OK well i've used fiddle~, bonk~ and an altered version of the example 'sinedecomposer' (that comes with pd) to successfully extract, and re-synthesise, the pitches and relevant amps of a source.
now i need pd to tell me when 'noise' occurs, and possibly re-synthesise it too, although this is not strictly neccesary in the first instance.
for example, a sample of guitar feedback and snare rolling - - - i can extract the pitches amps and durations of the held tones, and also the transients (amps and durations/timing) of (most of) the snare. however, my machine (obviously) interprets the pitch of the snare as clustered pitches - which as we all know it really is - however it's not cpu-feasible to make a bank of enough oscillators to reproduce whitenoise!
basically, i need pd to tell me the amplitude of a sound that is more noise than tone - like wind, snares, etc.
i thought about zero crossings, and i found an object called zerocrossing~ BUT do not know how to import it into my mac's pd and get it working.
sorry for the long message, any ideas?
or even better--- any patches?
-
NOISE analysis
-
sorry barny, i didn't really understand your question (but then i am quite a newbie)
Dual 1.8 IBM G5: Mac OSX 10.4.11 -- Asus eeePC 701: Pure:Dyne / eeeXubuntu GNU/Linux -- myspace.com/thearifd
-
ok! sorry, lemme try again:
i want pd to tell me the amplitude (down to zero=none) of any white/pink/brown/any type of NOISE there may be in a source, instead of/as well as multi amps of multi PITCH.
i know fully well that noise itself is just extremely multi and clustered pitch... but this does not help when trying to extract-
ie, snare sounds in a band recording (not just sudden transients, because they can be instrumental/not percussive) OR wind in an outdoor recording of a choir (or something).
...i've got the pitch bit sorted, using various implementations of fft.
i hope that makes more sense... -
heeeeeeeeeeeeeeeey burt.
Pitchnoise~ does what you want, you'll have to poll the signal intermittently I think, but then you probably are anyway eh?
However, can't find anything on pitchnoise~ for OSX from google (I do have the C file and makefile somewhere), but using a search string I found this denoising patch http://cmagnus.com/cmagnus/research.shtml which might be worth a shot...
Also, putting zerocrossing~ in the same folder as your patch should work for now.
-
super simple, but old vocoders just used a simple highpass/lowpass filter to determine if the signal was noisy or not. the logic being that noise has a lot more high frequencies than tones do.
-
Vocoder algorithm would be good e.g.(as I think you're doing?) number of zero-crossings per time period (set-able threshold) and then direct that signal for amplitude testing. I think this would assume a the input was regular/transient ala speech though, and might be a bit negi once you start trying to work with polyphonic stuff...

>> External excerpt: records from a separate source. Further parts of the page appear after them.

--- config.mk ---
export PLATFORM = sky130hd
export DESIGN_NAME = sseg_scan_decoder
export DESIGN_NICKNAME = d
export VERILOG_FILES = /design/src/rtl/sseg_scan_decoder.sv
export SDC_FILE = /design/constraint.sdc
export NUM_CORES = 1
export LEC_CHECK = 0
export ABC_AREA = 1
export BUFFER_PORTS_ARGS = -buffer_cell sky130_fd_sc_hd__buf_2
export CAP_MARGIN = 20
export CORE_AREA = 10 10 137 139
export CTS_CLUSTER_SIZE = 20
export DETAILED_ROUTE_END_ITERATION = 6
export DIE_AREA = 0 0 147 149
export HOLD_SLACK_MARGIN = 0.08
export PLACE_DENSITY = 0.51
export SLEW_MARGIN = 20
export SYNTH_ARGS = -nofsm -noshare
export SYNTH_HDL_FRONTEND = slang
export SYNTH_SLANG_ARGS = --single-unit
--- constraint.sdc ---
create_clock -name clk -period 1.8 [get_ports clk]
set_input_delay 0.45 -clock clk [delete_from_list [all_inputs] [get_ports clk]]
set_output_delay 0.45 -clock clk [all_outputs]
set_load 0.005 [all_outputs]
--- src/rtl/sseg_scan_decoder.sv ---
// Monitors a multiplexed 7-segment drive (an/sseg), filters scan ghosting and rebuilds the
// displayed 4-digit value, decimal points and per-digit glyph errors as whole frames.
module sseg_scan_decoder #(
  parameter int STABLE_CYCLES  = 16,
  parameter int TIMEOUT_CYCLES = 2_000_000
) (
  input  logic        clk,
  input  logic        reset,
  input  logic [3:0]  an,
  input  logic [7:0]  sseg,
  output logic [15:0] digits,
  output logic [3:0]  dp,
  output logic [3:0]  seg_err,
  output logic        frame_valid,
  output logic        scan_lost,
  output logic [1:0]  fsm_state
);

  localparam int SW = $clog2(STABLE_CYCLES + 1);
  localparam int TW = $clog2(TIMEOUT_CYCLES + 1);

  typedef enum logic [1:0] {IDLE = 2'd0, SETTLE = 2'd1, HOLD = 2'd2} state_t;

  state_t      state;
  logic [3:0]  an_s1, an_s2;
  logic [7:0]  sseg_s1, sseg_s2;
  logic        an_ok;
  logic [1:0]  an_idx;
  logic [9:0]  cur, sample;
  logic [SW-1:0] stab_cnt;
  logic [TW-1:0] idle_cnt;
  logic        cap_pend;
  logic [1:0]  cap_idx;
  logic [7:0]  cap_seg;
  logic [3:0]  seen, cap_bit;
  logic [4:0]  dec;
  logic        timeout_hit;

  // Returns {err, code}; glyph is active-high gfedcba.
  function automatic logic [4:0] decode_glyph(input logic [6:0] g);
    case (g)
      7'h3F: decode_glyph = {1'b0, 4'h0};
      7'h06: decode_glyph = {1'b0, 4'h1};
      7'h5B: decode_glyph = {1'b0, 4'h2};
      7'h4F: decode_glyph = {1'b0, 4'h3};
      7'h66: decode_glyph = {1'b0, 4'h4};
      7'h6D: decode_glyph = {1'b0, 4'h5};
      7'h7D: decode_glyph = {1'b0, 4'h6};
      7'h07: decode_glyph = {1'b0, 4'h7};
      7'h7F: decode_glyph = {1'b0, 4'h8};
      7'h6F: decode_glyph = {1'b0, 4'h9};
      7'h77: decode_glyph = {1'b0, 4'hA};
      7'h7C: decode_glyph = {1'b0, 4'hB};
      7'h39: decode_glyph = {1'b0, 4'hC};
      7'h5E: decode_glyph = {1'b0, 4'hD};
      7'h79: decode_glyph = {1'b0, 4'hE};
      7'h71: decode_glyph = {1'b0, 4'hF};
      7'h00: decode_glyph = {1'b1, 4'h0};
      default: decode_glyph = {1'b1, 4'hF};
    endcase
  endfunction

  always_ff @(posedge clk or negedge reset) begin
    if (!reset) begin
      an_s1   <= 4'hF;
      an_s2   <= 4'hF;
      sseg_s1 <= 8'hFF;
      sseg_s2 <= 8'hFF;
    end else begin
      an_s1   <= an;
      an_s2   <= an_s1;
      sseg_s1 <= sseg;
      sseg_s2 <= sseg_s1;
    end
  end

  always_comb begin
    an_ok  = 1'b1;
    an_idx = 2'd0;
    case (an_s2)
      4'b1110: an_idx = 2'd0;
      4'b1101: an_idx = 2'd1;
      4'b1011: an_idx = 2'd2;
      4'b0111: an_idx = 2'd3;
      default: an_ok = 1'b0;
    endcase
  end

  assign cur         = {an_idx, sseg_s2};
  assign dec         = decode_glyph(~cap_seg[6:0]);
  assign cap_bit     = 4'b0001 << cap_idx;
  assign timeout_hit = !an_ok && (idle_cnt == TW'(TIMEOUT_CYCLES - 1));
  assign fsm_state   = state;

  // Valid/ready is not used here: cap_pend is a one-cycle strobe carrying cap_idx/cap_seg,
  // and the output stage always accepts it on the following edge.
  always_ff @(posedge clk or negedge reset) begin
    if (!reset) begin
      state    <= IDLE;
      sample   <= '0;
      stab_cnt <= '0;
      cap_pend <= 1'b0;
      cap_idx  <= 2'd0;
      cap_seg  <= 8'h00;
    end else begin
      cap_pend <= 1'b0;
      case (state)
        IDLE: begin
          if (an_ok) begin
            sample   <= cur;
            stab_cnt <= SW'(1);
            state    <= SETTLE;
          end
        end
        SETTLE: begin
          if (!an_ok) begin
            stab_cnt <= '0;
            state    <= IDLE;
          end else if (cur != sample) begin
            sample   <= cur;
            stab_cnt <= SW'(1);
          end else if (stab_cnt >= SW'(STABLE_CYCLES - 1)) begin
            stab_cnt <= SW'(STABLE_CYCLES);
            state    <= HOLD;
            cap_pend <= 1'b1;
            cap_idx  <= sample[9:8];
            cap_seg  <= sample[7:0];
          end else begin
            stab_cnt <= stab_cnt + SW'(1);
          end
        end
        HOLD: begin
          if (!an_ok) begin
            stab_cnt <= '0;
            state    <= IDLE;
          end else if (cur != sample) begin
            sample   <= cur;
            stab_cnt <= SW'(1);
            state    <= SETTLE;
          end
        end
        default: state <= IDLE;
      endcase
    end
  end

  always_ff @(posedge clk or negedge reset) begin
    if (!reset) begin
      digits      <= 16'h0000;
      dp          <= 4'h0;
      seg_err     <= 4'h0;
      seen        <= 4'h0;
      frame_valid <= 1'b0;
    end else begin
      frame_valid <= 1'b0;
      if (cap_pend) begin
        digits[{cap_idx, 2'b00} +: 4] <= dec[3:0];
        dp[cap_idx]      <= ~cap_seg[7];
        seg_err[cap_idx] <= dec[4];
        if ((seen | cap_bit) == 4'hF) begin
          frame_valid <= 1'b1;
          seen        <= 4'h0;
        end else begin
          seen <= seen | cap_bit;
        end
      end
      // A lost scan discards the partial frame; decoded values stay visible.
      if (timeout_hit) seen <= 4'h0;
    end
  end

  always_ff @(posedge clk or negedge reset) begin
    if (!reset) begin
      idle_cnt  <= '0;
      scan_lost <= 1'b0;
    end else if (an_ok) begin
      idle_cnt  <= '0;
      scan_lost <= 1'b0;
    end else if (idle_cnt < TW'(TIMEOUT_CYCLES)) begin
      idle_cnt <= idle_cnt + TW'(1);
      if (timeout_hit) scan_lost <= 1'b1;
    end
  end

endmodule

# == After elaboration in Yosys (flattened, before gate mapping) ==
# Cells that the tools add are included.
# word_totals
register_bits,103
input_bits,14
out_inout_bits,28
elab_cells,119
# op_classes
n_addsub,3
n_lt_le_gt_ge,4
n_eq_ne,31
shift,3
n_mux,40
n_bitwise,4
n_reduce_logical,17
# ops
cell,n
case mux 5 bit (17 select lines),1
equality test 7 bit (second input constant),12
two-way mux 21 bit,2
two-way mux 10 bit,3
two-way mux 5 bit,6
adder 21 x 1 -> 21 bit (second input constant),1
equality test 21 bit (second input constant),1
less-than comparator 21 bit (second input constant),1
case mux 10 bit (2 select lines),1
bitwise mux 16 bit,1
equality test 4 bit (second input constant),4
variable shift 4 x 6 -> 16 bit (first input constant),1
indexed part select 4 x 6 -> 16 bit,1
case mux 5 bit (3 select lines),1
equality test 7 x 3 -> 1 bit (second input constant),2
equality test 7 x 6 -> 1 bit (second input constant),2
two-way mux 2 bit,6
two-way mux 4 bit,3
case mux 2 bit (3 select lines),2
AND reduction 4 bit,3
two-way mux 1 bit,11
inequality test 10 bit,1
inequality test 3 bit (second input constant),3
bitwise mux 4 bit,2
other kinds (25),31

# == Depth between registers and ports, before layout ==
# Gate-level depths: netlist of the first run.
# logic_depth
ltp_word,8
depth_mapped,13
ltp_nobuf,13

# == Worst setup path before layout of the first run ==
# No wires, ideal clock.
# synth_path
kind,reg2reg
startpoint,register cap_idx[0]
endpoint,register digits[0]
setup_ns,0.065
arrival_time_ns,1.790
required_time_ns,1.735
setup_slack_ns,-0.055
stages_incl_launch_ff,7
n_path_buf,1
synth_period_minus_slack_ns,1.855
path_cell_list,dfrtp_1 > clkbuf_1 > inv_1 > ha_1 > nor4_1 > nand2_1 > nand2_1
# synth_between
elab_chain_len,3
word_cells_on_any_way,4
cone_classes,add/sub (1); shift (2); mux (1)
# synth_lines
item,line_no,source
start: declaration,33,logic [1:0] cap_idx;
start signal: assignment,126,cap_idx <= sample[9:8];
negation 4 -> 6 bit *,157,"digits[{cap_idx, 2'b00} +: 4] <= dec[3:0];"
indexed part select 4 x 6 -> 16 bit or variable shift 4 x 6 -> 16 bit (tied branches),157,
bitwise mux 16 bit *,157,
end signal: indexed assignment,157,
end: declaration,11,"output logic [15:0] digits,"
# Every way passes the cells marked *; elsewhere a longest branch is shown, timed or not.
# A chain may end at the register's enable or synchronous reset.

# == Worst setup path after layout of the first run ==
# layout_path
startpoint,register an_s2[3]
endpoint,register state[1] (netlist: fsm_state[1])
# layout_between
elab_chain_len,5
word_cells_on_any_way,16
cone_classes,eq/ne (9); mux (5); reduce/logical (2)
# layout_lines
item,line_no,source
start: declaration,25,"logic [3:0] an_s1, an_s2;"
start signal: assignment,71,an_s2 <= an_s1;
equality test 4 x 3 -> 1 bit or equality test 4 bit (tied branches),80,case (an_s2)
case mux 2 bit (3 select lines) or OR reduction 4 bit (tied branches),n/a,
inequality test 10 bit or two-way mux 1 bit (tied branches),"119, 136, 80",
inequality test 3 bit (no line) (tied with other cells),n/a,
AND reduction 4 bit (no line) or case mux 2 bit (3 select lines) (tied branches),n/a,
end signal: assignment,118,state <= IDLE;
end signal: assignment,135,state <= IDLE;
end signal: assignment,139,state <= SETTLE;
end: declaration,24,state_t state;
# Several ways; a longest one is shown, not always the timed one.

==> run_results.csv, run 1 <==
group,metric,value,unit
run_status,status,"completed",
floorplan,start_util,33.08,%
cts,cts_tree,"done",
cells_and_area,final_cells,975,
drt,vias_per_cell,4.577,
timing,period_needed,1701,ps
floorplan,die_h,149,um
place,dp.cells,955,
timing,worst_pin_slew,396.9,ps
yosys,synth_compound_area_share,6.057,%
floorplan,dieWidth,147,um
cts,cts_buffers,9,
critical_path,crit_type,"reg2reg",
yosys,synth_seq_area_share,48.74,%
grt,grt_pass1_vias,4380,
drt,drt-wirelength-per-cell,12.87,um
cts,ctsHtreeMaxLevel,3,
timing,holdWs,184.7,ps
hold_path,min_path_type,"in2reg",
cells_and_area,n_antenna_cell,0,
yosys,ys_warn_count,0,
critical_path,critPathMaxStageDelay,570,ps
timing,period_share,94.52,%
floorplan,ioPinCount,42,
cts,clk_latency,360,ps
yosys,async_flop_share,100.0,%
cts,cts-root-buf,"clkbuf_16",
timing,setup_viol,0,
cells_and_area,nNetsFinal,779,
timing,relSlewSlack,73.54,%
yosys,syn_nets,704,
grt,antenna_found_initial,0,
cells_and_area,area_delta_synth_final,21.73,%
drt,routed_wirelength,12550,um
yosys,synth_xor_area_share,1.473,%
critical_path,cp_top_family,"simple AND/OR/NAND/NOR gates",
cts,path_clk_slew,70,ps
critical_path,crit_chain,"nand2_4 -> nand3b_1 -> nand2_4 -> inv_6 -> nor2_4 -> nand3_4 -> nand3_4 -> inv_2 -> nand2_2 -> nand2_1",
pwr,peakVddDrop,0.4983,mV
timing,rsz0062_at_grt,"true",
critical_path,critPathMaxFanout,8,
drt,vias,4463,
cells_and_area,drive_gt1_share,24.90,%
place,place_ws,-24.25,ps
pwr,leakagePower,0.003200,uW
yosys,avgSynthCellArea,7.926,um2
yosys,ys_ff_latch,103,
grt,grt_max_degree,36,
pwr,cellPowerDensity,877.0,nW/um2
floorplan,die_area,21900,um2
place,place_hpwl,9480,um
timing,setup_slack,98.57,ps
yosys,synth_adder_area_share,3.508,%
drt,detail_route.iter0.violations,307,
floorplan,rows,47,
cts,clockBufferDepth,2,
timing,finClkSkew,8.628,ps
yosys,synth-edff-count,0,
yosys,netlist_instances,675,
critical_path,worstPathArrival,1950,ps
critical_path,path_buf_inv,2,
grt,grt_pass1_wl,21360,um
critical_path,crit_path_top_delay_cell,"dfstp_2",
yosys,ys.flop_type,"dfrtp_1",
place,numPortBuffers,41,
critical_path,crit_path_start_kind,"register",
timing,max_freq,587.7,MHz
critical_path,path_depth,10,
critical_path,r2r_cells,10,
yosys,syn-cell-area,5350,um2
place,place_congestion,0.8697,
flow_run,maxCapViolCount,0,
yosys,muxShareOfSynthArea,0,%
yosys,yosysUniqueCellTypes,34,
yosys,synth_top_family_by_area,"simple AND/OR/NAND/NOR gates",
timing,timing.setup.tns,0,ps
floorplan,core_area,16170,um2
timing,final_hold_viol_count,0,
timing,finalMaxSlewViolations,0,
yosys,synth-simple-area-share,33.68,%
drt,drc_errors,0,
cts,cts_sinks,103,
critical_path,cp.required,2050,ps
hold_path,holdPathStages,1,
grt,track_usage,11.89,%
pwr,finalPower,5712,uW
drt,ant_nets,0,
drt,drt-pass1-iter-count,4,
grt,grt_overflow_total,0,
critical_path,critPathCaptureType,"register",
layout make-up:
class	count	area (um2)
clock buffers	9	225.2
clock inverters	7	56.30
fillers	1618	9659
inverters	75	286.5
multi-input cells	485	2547
flip-flops and latches	103	2608
well taps	220	275.3
repair buffers	76	514.2
cell usage in the layout (no fill, tap or decap), types with 14 or more instances in the layout:
cell type	instances
nand4_1	23
inv_1	66
dfstp_2	24
buf_2	40
nor2_1	79
nand2_2	26
nand3_1	37
buf_4	31
dfrtp_1	79
nand2_1	181
nor3_1	16
o21ai_1	14
a21oi_1	14
o21ai_0	25
worst paths after layout:
kind | startpoint | endpoint | slack, ps
min reg2reg | an_s1[0] | an_s2[0] | 360
min in group asynchronous | reset | digits[14] | 560
max | an_s2[3] | fsm_state[1] | 100
max in group asynchronous | reset | idle_cnt[16] | 640
max reg2reg | an_s2[3] | fsm_state[1] | 100
min | sseg[5] | sseg_s1[5] | 180
cells by family (layout without fill, tap and decap cells):
kind of cell / count (synthesis) / count (layout)
simple gates: 400 / 400
flops: 103 / 103
buf+inv: 87 / 167
compound gates: 61 / 61
fa+ha+maj: 15 / 15
xor+xnor: 9 / 9
cells in the mapped netlist (14+ instances only):
cell | instances | area share, %
nand2_2 | 17 | 2.0
nand2_1 | 194 | 14
nand3_1 | 38 | 3.6
dfrtp_1 | 79 | 37
nor3_1 | 17 | 1.6
a21oi_1 | 14 | 1.3
o21ai_0 | 26 | 2.4
dfstp_2 | 24 | 12
o21ai_1 | 14 | 1.3
nand4_1 | 23 | 2.7
inv_1 | 67 | 4.7
nor2_1 | 85 | 6.0
ha_1 | 15 | 3.5
flip-flops by register name, indices dropped and copies added (netlist names):
name         count
cap_pend         1
an_s1            4
seen             4
digits          16
an_s2            4
stab_cnt         5
cap_idx          2
idle_cnt        21
sseg_s2          8
fsm_state        2
sseg_s1          8
sample          10
cap_seg          8
dp               4
frame_valid      1
seg_err          4
scan_lost        1
metrics by stage:
| step | instance area, um2 | utilization, % |
|---|---|---|
| floorplan | 5356 | - |
| global placement | 6043 | 37.37 |
| detailed placement | 6043 | 37.37 |
| CTS | 6342 | 39.22 |
| global route | 6513 | 40.27 |
| finish | 6513 | 40.27 |
what timing repair did:
action	4_1_cts	5_1_grt
resized for setup	2	39
endpoints found under the hold margin	25	0
setup endpoints to repair	3	42
buffers inserted	0	3
pin swaps	0	11
hold buffers	1	0
report_power, final:
group / leakage, uW / switching, uW / total (uW) / internal [uW]
registers: 0.00133 / 160 / 2700 / 2550
clock network: 0.000136 / 922 / 1870 / 953
logic: 0.00174 / 697 / 1130 / 435
per-layer routing:
metal | GRT usage [%] | routed length, um
met1 | 15.10 | 6056
met2 | 18.95 | 5777
met3 | 2.670 | 452
met4 | 5.451 | 262
met5 | 0 | 0
Note: power is estimated with default switching activity, not from simulation.
==> run 2, diff against run 1 <==
--- a/config.mk
+++ b/config.mk
@@ -6,14 +6,16 @@
 export NUM_CORES = 1
 export LEC_CHECK = 0
 export ABC_AREA = 1
-export BUFFER_PORTS_ARGS = -buffer_cell sky130_fd_sc_hd__buf_2
 export CAP_MARGIN = 20
+export CELL_PAD_IN_SITES_DETAIL_PLACEMENT = 0
+export CELL_PAD_IN_SITES_GLOBAL_PLACEMENT = 1
 export CORE_AREA = 10 10 137 139
 export CTS_CLUSTER_SIZE = 20
 export DETAILED_ROUTE_END_ITERATION = 6
 export DIE_AREA = 0 0 147 149
+export DONT_BUFFER_PORTS = 1
 export HOLD_SLACK_MARGIN = 0.08
-export PLACE_DENSITY = 0.51
+export PLACE_DENSITY = 0.61
 export SLEW_MARGIN = 20
 export SYNTH_ARGS = -nofsm -noshare
 export SYNTH_HDL_FRONTEND = slang
==> constraint.sdc (replaced) <==
create_clock -name clk -period 1.8 [get_ports clk]
set_input_delay 0.18 -clock clk [delete_from_list [all_inputs] [get_ports clk]]
set_output_delay 0.18 -clock clk [all_outputs]
set_load 0.005 [all_outputs]
==> run_results.csv, run 2 (synthesized netlist as in run 1, its figures left out) <==
group,metric,value,unit
pwr,leakagePower,0.003049,uW
run_status,status,"finished, violations left",
flow_run,maxCapViolCount,0,
cells_and_area,final_cell_mix,"184 x nand2_1, 79 x nor2_1, 79 x dfrtp_1, 63 x inv_1, 38 x nand3_1",
timing,relSlewSlack,74.42,%
place,place_hpwl,9380,um
critical_path,r2r_cells,9,
grt,grt_overflow_total,0,
pwr,peakVddDrop,0.4444,mV
cts,holdBufCountCts,12,
cells_and_area,largest_reg_flops,21,
cts,clk_latency,350,ps
floorplan,die_h,149,um
cells_and_area,reg_top3,"idle_cnt: 21 flops, digits: 16 flops, sample: 10 flops",
drt,vias_per_cell,4.659,
grt,track_usage,11.96,%
grt,grt_pass1_vias,4324,
timing,worst_pin_slew,380.6,ps
cells_and_area,nNetsFinal,746,
drt,detail_route.iter0.violations,170,
drt,drt-wirelength-per-cell,13.52,um
timing,rsz0062_at_grt,"true",
pwr,netSwitchingPower,1706,uW
pwr,cellPowerDensity,896.9,nW/um2
timing,final_hold_viol_count,103,
pwr,switching_share,29.59,%
critical_path,crit_path_start_kind,"register",
critical_path,critPathMaxFanout,5,
timing,period_share,98.33,%
cts,ctsHtreeMaxLevel,3,
place,place_ws,-62.28,ps
critical_path,critPathCaptureType,"register",
drt,drc_errors,0,
critical_path,ff2ff_setup_slack,30,ps
floorplan,ioPinCount,42,
drt,ant_nets,0,
floorplan,rows,47,
cells_and_area,final_common_cell,"nand2_1",
cts,cts_tree,"done",
pwr,seqPwrFrac,46.7,%
grt,antenna_found_initial,0,
run_status,violations,"negative hold slack",
critical_path,rr_endpoint,"cap_idx[0]",
floorplan,core_area,16170,um2
floorplan,start_util,33.08,%
cts,clockBufferDepth,2,
grt,grt_max_degree,104,
timing,max_freq,565.0,MHz
critical_path,worstPathArrival,2010,ps
drt,vias,4389,
timing,holdWs,-476.4,ps
cells_and_area,n_antenna_cell,0,
place,place_congestion,0.8192,
cts,cts-root-buf,"clkbuf_16",
timing,finClkSkew,7.400,ps
critical_path,r2r_start,"an_s2[2]",
drt,routed_wirelength,12730,um
cells_and_area,area_delta_synth_final,20.16,%
pwr,p_comb_share,18.7,%
cells_and_area,largest-register,"idle_cnt",
cts,cts_buffers,9,
timing,setup_viol,0,
cts,path_clk_slew,70,ps
floorplan,dieWidth,147,um
pwr,clkPwrFrac,34.6,%
drt,drt-pass1-iter-count,4,
critical_path,cp.required,2040,ps
place,numPortBuffers,0,
grt,grt_pass1_wl,21710,um
critical_path,crit_type,"reg2reg",
hold_path,min_path_type,"in2async",
pwr,internal-power,4060,uW
cells_and_area,drive_gt1_share,19.81,%
floorplan,die_area,21900,um2
cts,cts_sinks,103,
timing,finalMaxSlewViolations,0,
timing,timing.setup.tns,0,ps
timing,setup_slack,30.12,ps
timing,period_needed,1770,ps
## run 2: cell types whose count changed in the layout (fill, tap and decap cells not counted), moves of 3 or more
cell,delta
o21ai_2,+4
o21ai_1,-4
buf_4,-4
inv_2,+3
inv_1,-3
buf_2,-40
dlygate4sd3_1,+11
nand2_2,-4
nand2_1,+3
## run 2: repair_timing
action	CTS	global route
setup buffers	0	4
gates resized for setup	1	42
setup endpoints to repair	10	35
cloned	0	2
hold endpoints to repair	115	103
pin swaps	0	14
## run 2: routing by layer
layer  part of all wire [%]  wire (um)  global-route usage, %  up-vias
met5                      0          0                      0        -
met4                   0.93        119                  3.469        0
met3                    4.4        555                  3.519        9
met2                     49       6179                  20.13       52
met1                     46       5878                  14.55     2077
li1                       -          -                      -     2251
## run 2: area by class of cell
class	count	area, um2
clock inverters	5	66.31
repair buffers	43	412.9
multi-input cells	485	2545
flip-flops and latches	103	2608
inverters	75	289.0
well taps	220	275.3
fillers	1682	9743
clock buffers	11	232.7
## run 2: how the worst max path moves through the flow
stage	startpoint	endpoint	slack [ps]	depth (start not counted)
floorplan	cap_idx[0]	seen[0]	10	8
global placement	idle_cnt[1]	seen[1]	-4	8
detailed placement	an_s2[3]	sample[6]	-60	12
CTS	idle_cnt[1]	seen[1]	4	8
global route	sseg_s2[0]	cap_seg[2]	-70	10
finish	an_s2[2]	cap_idx[0]	30	9
## run 2: worst max-delay path: stages, from the launching register on
cell and delay (ps):
dfstp_2 560, nand2_2 100, nand3b_1 220, nand2_4 140, nand2_1 100, inv_2 100
nand3_4 120, clkbuf_16 190, nand2_1 60, o21ai_1 60
## run 2: power by group through the flow
stage          sequential, uW  combinational [uW]  clock [uW]
2_1_floorplan            2720                 708           0
3_3_place_gp             2730                 953           0
3_5_place_dp             2730                 962           0
4_1_cts                  2690                 994        2080
5_1_grt                  2720                1240        2180
6_report                 2690                1080        2000
## run 2: through the flow
step	util (%)	cells	total power [uW]	instance area (um2)
after floorplan	-	675	3425	5356
after global placement	35.65	908	3681	5766
after detailed placement	35.65	908	3695	5766
after CTS	38.27	936	5761	6190
after global routing	39.75	942	6135	6429
final	39.75	942	5766	6429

but hey, below is the windows build and C file etc for pitchnoise~. Looks like it needs hanning~ too... Can't find anything on the the author.
http://www.sendspace.com/file/6iodidHave a look at FFTease as well, maybe you could subtract the simplified/sine-ified version from the original signal spectrally to leave the noise as leftovers.
Saaaafe
-
lol i should've just called you up innit
ta muchly
about to try these ideas -
safe indeed!!!!!!!!itsalunken~
-
-
yoyoyo can anyone compile this for mac os x?
http://lists.puredata.info/pipermail/pd-cvs/2007-09/012763.html
because i have no idea what compiling is!